__What needs to be done__. Copy every entry below, exactly and in full.

#### Information provided

This is an optimization exercise on Yosys and OpenROAD, whose aim is small area and a short achievable clock period, not a production implementation.
No driver is modelled on the clock port, so clock power and skew are understated where the tree is cut down; a real chip needs a root buffer or a tree.
No activity file was given, so power comes from the tool's default toggle rates.

// kojisan_scale
module kojisan_scale (
    input  wire        clk,
    input  wire        rst,
    input  wire        in_valid,
    input  wire        in_sel,
    input  wire [15:0] in_raw,
    output reg         out_valid,
    output reg         out_sel,
    output reg  [31:0] out_q
);
clock: 10.0 ns
lec_check: 0
cap_margin: 20
core_margin: 2
core_utilization: 40
slew_margin: 20
run.sh (not shown) runs the stock make flow with config.mk's settings and CLKGATE_MAP_FILE= SYNTH_SCRIPT=/design/flow/synth_recipe.tcl, a recipe that flattens the netlist after the stock synthesis.
Edit:
- ABC_AREA: unset -> 1
What happened:
- The new run went through all stages and came out clean
- worst hold slack degrades by 0.015 ns
- non-clock buffer count does not change
- total power is higher by 5.5%
- via count climbs by 26%
- setup slack gains 0.93 ns
- area after synthesis climbs by 11%
- clock power shrinks by 5.7%
No run of this note included a check of the RTL's function; only the layout flow was run.

========
The RTL this note starts from:
==> flow/design.v <==
module kojisan_scale (
    input  wire        clk,
    input  wire        rst,
    input  wire        in_valid,
    input  wire        in_sel,
    input  wire [15:0] in_raw,
    output reg         out_valid,
    output reg         out_sel,
    output reg  [31:0] out_q
);
    function automatic [31:0] skadd(input [31:0] a, input [31:0] b, input cin);
        reg [31:0] g, p, x;
        integer l, i;
        begin
            x = a ^ b;
            g = a & b;
            p = x;
            g[0] = g[0] | (p[0] & cin);
            for (l = 0; l < 5; l = l + 1)
                for (i = 0; i < 32; i = i + 1)
                    if (((i >> l) & 1) == 1) begin
                        g[i] = g[i] | (p[i] & g[((i >> l) << l) - 1]);
                        p[i] = p[i] & p[((i >> l) << l) - 1];
                    end
            skadd = x ^ {g[30:0], cin};
        end
    endfunction
    function automatic [63:0] bkadd64(input [63:0] a, input [63:0] b, input cin);
        reg [63:0] g, p, x;
        integer l, i;
        begin
            x = a ^ b;
            g = a & b;
            p = x;
            g[0] = g[0] | (p[0] & cin);
            for (l = 0; l < 6; l = l + 1)
                for (i = 0; i < 64; i = i + 1)
                    if ((i % (2 << l)) == (2 << l) - 1) begin
                        g[i] = g[i] | (p[i] & g[i - (1 << l)]);
                        p[i] = p[i] & p[i - (1 << l)];
                    end
            for (l = 4; l >= 0; l = l - 1)
                for (i = 0; i < 64; i = i + 1)
                    if (i >= (3 << l) - 1 && (i % (2 << l)) == (1 << l) - 1) begin
                        g[i] = g[i] | (p[i] & g[i - (1 << l)]);
                        p[i] = p[i] & p[i - (1 << l)];
                    end
            bkadd64 = x ^ {g[62:0], cin};
        end
    endfunction
    function automatic [31:0] bkadd(input [31:0] a, input [31:0] b, input cin);
        reg [31:0] g, p, x;
        integer l, i;
        begin
            x = a ^ b;
            g = a & b;
            p = x;
            g[0] = g[0] | (p[0] & cin);
            for (l = 0; l < 5; l = l + 1)
                for (i = 0; i < 32; i = i + 1)
                    if ((i % (2 << l)) == (2 << l) - 1) begin
                        g[i] = g[i] | (p[i] & g[i - (1 << l)]);
                        p[i] = p[i] & p[i - (1 << l)];
                    end
            for (l = 3; l >= 0; l = l - 1)
                for (i = 0; i < 32; i = i + 1)
                    if (i >= (3 << l) - 1 && (i % (2 << l)) == (1 << l) - 1) begin
                        g[i] = g[i] | (p[i] & g[i - (1 << l)]);
                        p[i] = p[i] & p[i - (1 << l)];
                    end
            bkadd = x ^ {g[30:0], cin};
        end
    endfunction
    reg [15:0] r1; reg s1, v1;
    reg [18:0] a2; reg s2, v2;
    reg [23:0] n3; reg s3, v3;
    wire [31:0] rr  = {16'd0, r1};
    wire [31:0] a   = skadd(rr << 3, ~rr, 1'b1);
    wire [18:0] am  = s1 ? {1'b0, r1, 2'b00} : a[18:0];
    wire [31:0] t1  = {9'd0, a2, 4'b0000};
    wire [31:0] t2  = {10'd0, a2, 3'b000};
    wire [31:0] t3  = {13'd0, a2};
    wire [31:0] cs  = t1 ^ t2 ^ t3;
    wire [31:0] cc  = ((t1 & t2) | (t1 & t3) | (t2 & t3)) << 1;
    wire [31:0] n   = bkadd(cs, cc, 1'b0);
    wire [63:0] w   = bkadd64({23'd0, 1'b0, n3, 8'h01, n3[23:16]},
                              {23'd0, s3 ? 9'h000 : 9'h1D3, 8'h00, n3}, 1'b0);
    always @(posedge clk) begin
        if (rst) begin v1 <= 1'b0; v2 <= 1'b0; v3 <= 1'b0; out_valid <= 1'b0; end
        else begin v1 <= in_valid; v2 <= v1; v3 <= v2; out_valid <= v3; end
        r1 <= in_raw; s1 <= in_sel;
        a2 <= am;        s2 <= s1;
        n3 <= n[23:0];   s3 <= s2;
        out_q <= w[40:9]; out_sel <= s3;
    end
endmodule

########

__Expected answer__.
This is an optimization exercise on Yosys and OpenROAD, whose aim is small area and a short achievable clock period, not a production implementation.
No driver is modelled on the clock port, so clock power and skew are understated where the tree is cut down; a real chip needs a root buffer or a tree.
No activity file was given, so power comes from the tool's default toggle rates.

// kojisan_scale
module kojisan_scale (
    input  wire        clk,
    input  wire        rst,
    input  wire        in_valid,
    input  wire        in_sel,
    input  wire [15:0] in_raw,
    output reg         out_valid,
    output reg         out_sel,
    output reg  [31:0] out_q
);
clock: 10.0 ns
lec_check: 0
cap_margin: 20
core_margin: 2
core_utilization: 40
slew_margin: 20
run.sh (not shown) runs the stock make flow with config.mk's settings and CLKGATE_MAP_FILE= SYNTH_SCRIPT=/design/flow/synth_recipe.tcl, a recipe that flattens the netlist after the stock synthesis.
Edit:
- ABC_AREA: unset -> 1
What happened:
- The new run went through all stages and came out clean
- worst hold slack degrades by 0.015 ns
- non-clock buffer count does not change
- total power is higher by 5.5%
- via count climbs by 26%
- setup slack gains 0.93 ns
- area after synthesis climbs by 11%
- clock power shrinks by 5.7%
No run of this note included a check of the RTL's function; only the layout flow was run.

========
The RTL this note starts from:
==> flow/design.v <==
module kojisan_scale (
    input  wire        clk,
    input  wire        rst,
    input  wire        in_valid,
    input  wire        in_sel,
    input  wire [15:0] in_raw,
    output reg         out_valid,
    output reg         out_sel,
    output reg  [31:0] out_q
);
    function automatic [31:0] skadd(input [31:0] a, input [31:0] b, input cin);
        reg [31:0] g, p, x;
        integer l, i;
        begin
            x = a ^ b;
            g = a & b;
            p = x;
            g[0] = g[0] | (p[0] & cin);
            for (l = 0; l < 5; l = l + 1)
                for (i = 0; i < 32; i = i + 1)
                    if (((i >> l) & 1) == 1) begin
                        g[i] = g[i] | (p[i] & g[((i >> l) << l) - 1]);
                        p[i] = p[i] & p[((i >> l) << l) - 1];
                    end
            skadd = x ^ {g[30:0], cin};
        end
    endfunction
    function automatic [63:0] bkadd64(input [63:0] a, input [63:0] b, input cin);
        reg [63:0] g, p, x;
        integer l, i;
        begin
            x = a ^ b;
            g = a & b;
            p = x;
            g[0] = g[0] | (p[0] & cin);
            for (l = 0; l < 6; l = l + 1)
                for (i = 0; i < 64; i = i + 1)
                    if ((i % (2 << l)) == (2 << l) - 1) begin
                        g[i] = g[i] | (p[i] & g[i - (1 << l)]);
                        p[i] = p[i] & p[i - (1 << l)];
                    end
            for (l = 4; l >= 0; l = l - 1)
                for (i = 0; i < 64; i = i + 1)
                    if (i >= (3 << l) - 1 && (i % (2 << l)) == (1 << l) - 1) begin
                        g[i] = g[i] | (p[i] & g[i - (1 << l)]);
                        p[i] = p[i] & p[i - (1 << l)];
                    end
            bkadd64 = x ^ {g[62:0], cin};
        end
    endfunction
    function automatic [31:0] bkadd(input [31:0] a, input [31:0] b, input cin);
        reg [31:0] g, p, x;
        integer l, i;
        begin
            x = a ^ b;
            g = a & b;
            p = x;
            g[0] = g[0] | (p[0] & cin);
            for (l = 0; l < 5; l = l + 1)
                for (i = 0; i < 32; i = i + 1)
                    if ((i % (2 << l)) == (2 << l) - 1) begin
                        g[i] = g[i] | (p[i] & g[i - (1 << l)]);
                        p[i] = p[i] & p[i - (1 << l)];
                    end
            for (l = 3; l >= 0; l = l - 1)
                for (i = 0; i < 32; i = i + 1)
                    if (i >= (3 << l) - 1 && (i % (2 << l)) == (1 << l) - 1) begin
                        g[i] = g[i] | (p[i] & g[i - (1 << l)]);
                        p[i] = p[i] & p[i - (1 << l)];
                    end
            bkadd = x ^ {g[30:0], cin};
        end
    endfunction
    reg [15:0] r1; reg s1, v1;
    reg [18:0] a2; reg s2, v2;
    reg [23:0] n3; reg s3, v3;
    wire [31:0] rr  = {16'd0, r1};
    wire [31:0] a   = skadd(rr << 3, ~rr, 1'b1);
    wire [18:0] am  = s1 ? {1'b0, r1, 2'b00} : a[18:0];
    wire [31:0] t1  = {9'd0, a2, 4'b0000};
    wire [31:0] t2  = {10'd0, a2, 3'b000};
    wire [31:0] t3  = {13'd0, a2};
    wire [31:0] cs  = t1 ^ t2 ^ t3;
    wire [31:0] cc  = ((t1 & t2) | (t1 & t3) | (t2 & t3)) << 1;
    wire [31:0] n   = bkadd(cs, cc, 1'b0);
    wire [63:0] w   = bkadd64({23'd0, 1'b0, n3, 8'h01, n3[23:16]},
                              {23'd0, s3 ? 9'h000 : 9'h1D3, 8'h00, n3}, 1'b0);
    always @(posedge clk) begin
        if (rst) begin v1 <= 1'b0; v2 <= 1'b0; v3 <= 1'b0; out_valid <= 1'b0; end
        else begin v1 <= in_valid; v2 <= v1; v3 <= v2; out_valid <= v3; end
        r1 <= in_raw; s1 <= in_sel;
        a2 <= am;        s2 <= s1;
        n3 <= n[23:0];   s3 <= s2;
        out_q <= w[40:9]; out_sel <= s3;
    end
endmodule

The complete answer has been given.